La rentrée littéraire japonaise s’annonce cette année aussi originale que mouvementée ! Afin de marquer un point dans la guerre qui oppose les chaînes de librairies aux distributeurs en ligne, l’enseigne Kinokuniya, leader au Japon et l’équivalent de notre Fnac nationale, veut prendre de court son rival Amazon, présent dans l’archipel depuis 2010.
Kinokuniya vient ainsi de déclarer avoir acheté 90 % du tirage du prochain livre du célèbre écrivain Haruki Murakami, un essai intitulé « Romancier de profession » qui vient de sortir il y a quelques jours, le jeudi 10 septembre et dont le premier tirage a été fixé à 100 000 exemplaires.
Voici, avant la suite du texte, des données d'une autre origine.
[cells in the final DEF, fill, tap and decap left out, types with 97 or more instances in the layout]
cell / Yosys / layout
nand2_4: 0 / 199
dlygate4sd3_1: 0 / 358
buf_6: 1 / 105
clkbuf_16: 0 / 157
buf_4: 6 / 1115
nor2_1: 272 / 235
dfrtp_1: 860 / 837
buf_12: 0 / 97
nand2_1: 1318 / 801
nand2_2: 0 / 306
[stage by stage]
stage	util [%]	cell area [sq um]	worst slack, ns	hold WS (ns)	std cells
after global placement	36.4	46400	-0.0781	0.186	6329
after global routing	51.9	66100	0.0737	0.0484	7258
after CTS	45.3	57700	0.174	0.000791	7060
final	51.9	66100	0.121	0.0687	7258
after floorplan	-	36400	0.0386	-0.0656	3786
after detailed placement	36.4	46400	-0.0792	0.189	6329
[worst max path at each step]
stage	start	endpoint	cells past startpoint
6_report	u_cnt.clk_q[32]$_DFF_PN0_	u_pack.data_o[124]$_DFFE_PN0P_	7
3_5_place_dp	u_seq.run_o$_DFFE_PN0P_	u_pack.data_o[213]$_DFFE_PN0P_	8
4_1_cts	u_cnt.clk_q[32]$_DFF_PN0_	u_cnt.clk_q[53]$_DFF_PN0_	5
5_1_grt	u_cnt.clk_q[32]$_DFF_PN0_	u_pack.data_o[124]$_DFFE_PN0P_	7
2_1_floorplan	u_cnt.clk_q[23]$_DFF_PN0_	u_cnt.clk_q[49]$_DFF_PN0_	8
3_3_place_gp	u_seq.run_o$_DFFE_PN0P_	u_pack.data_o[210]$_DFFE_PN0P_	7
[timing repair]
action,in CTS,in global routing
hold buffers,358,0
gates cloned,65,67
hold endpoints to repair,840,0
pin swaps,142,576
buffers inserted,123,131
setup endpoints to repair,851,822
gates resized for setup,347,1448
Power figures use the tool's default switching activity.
$ cat src/rtl/disp_irq_vec.sv
module disp_irq_vec
  import dispirq_pkg::*;
#(
  parameter int DATA_W = 8,
  parameter int ADDR_W = 2
) (
  input  logic              clk,
  input  logic              rstN,
  input  logic              frameTick,
  input  logic              blinkClk,
  input  logic [1:0]        blinkMode,
  input  logic              pumpEn,
  input  logic              capPresent,
  input  logic              dispMemWr,
  input  logic              blinkMemWr,
  input  logic [ADDR_W-1:0] busAddr,
  input  logic [DATA_W-1:0] busWdata,
  input  logic              busWr,
  input  logic              busRd,
  output logic [DATA_W-1:0] busRdata,
  output logic              irqReq
);
  strobe_t stb;

  dispirq_ctrl #(.ADDR_W(ADDR_W)) u_ctrl (
    .clk        (clk),
    .rstN       (rstN),
    .frameTick  (frameTick),
    .blinkClk   (blinkClk),
    .blinkMode  (blinkMode),
    .pumpEn     (pumpEn),
    .capPresent (capPresent),
    .dispMemWr  (dispMemWr),
    .blinkMemWr (blinkMemWr),
    .busAddr    (busAddr),
    .busWr      (busWr),
    .busRd      (busRd),
    .stb        (stb)
  );

  dispirq_dpath #(.DATA_W(DATA_W), .ADDR_W(ADDR_W)) u_dpath (
    .clk      (clk),
    .rstN     (rstN),
    .stb      (stb),
    .busAddr  (busAddr),
    .busWdata (busWdata),
    .busRdata (busRdata),
    .irqReq   (irqReq)
  );
endmodule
Dans ce nouvel ouvrage, l’auteur de “La ballade de l’impossible“, “Kafka sur le rivage” ou “1Q84“, aborde des thèmes tels que : “Quand je suis devenu romancier” ; “A propos de l’originalité” ; “Prendre le temps de rédiger un roman-fleuve” ; “Pour qui écrire ?“.
Comme partout ailleurs dans le monde, les cyberlibraires gagnent du terrain au Japon et représentaient 8,2 % de parts de marché entre les différents circuits de vente japonais en 2012, une part qui ne cesse de progresser.
L’enseigne Kinokuniya veut couper l’herbe sous le pied d’Amazon et va faire bénéficier les librairies de quartier en plus de ses propres points de vente des neuf dixièmes des 100.000 premiers exemplaires imprimés. “Cette action vise à mettre en exergue la crise du secteur” face à l’emprise croissante des vendeurs en ligne, a justifié le patron de Kinokuniya, Masashi Takai, dans un entretien accordé en fin de semaine passée au quotidien Nikkei.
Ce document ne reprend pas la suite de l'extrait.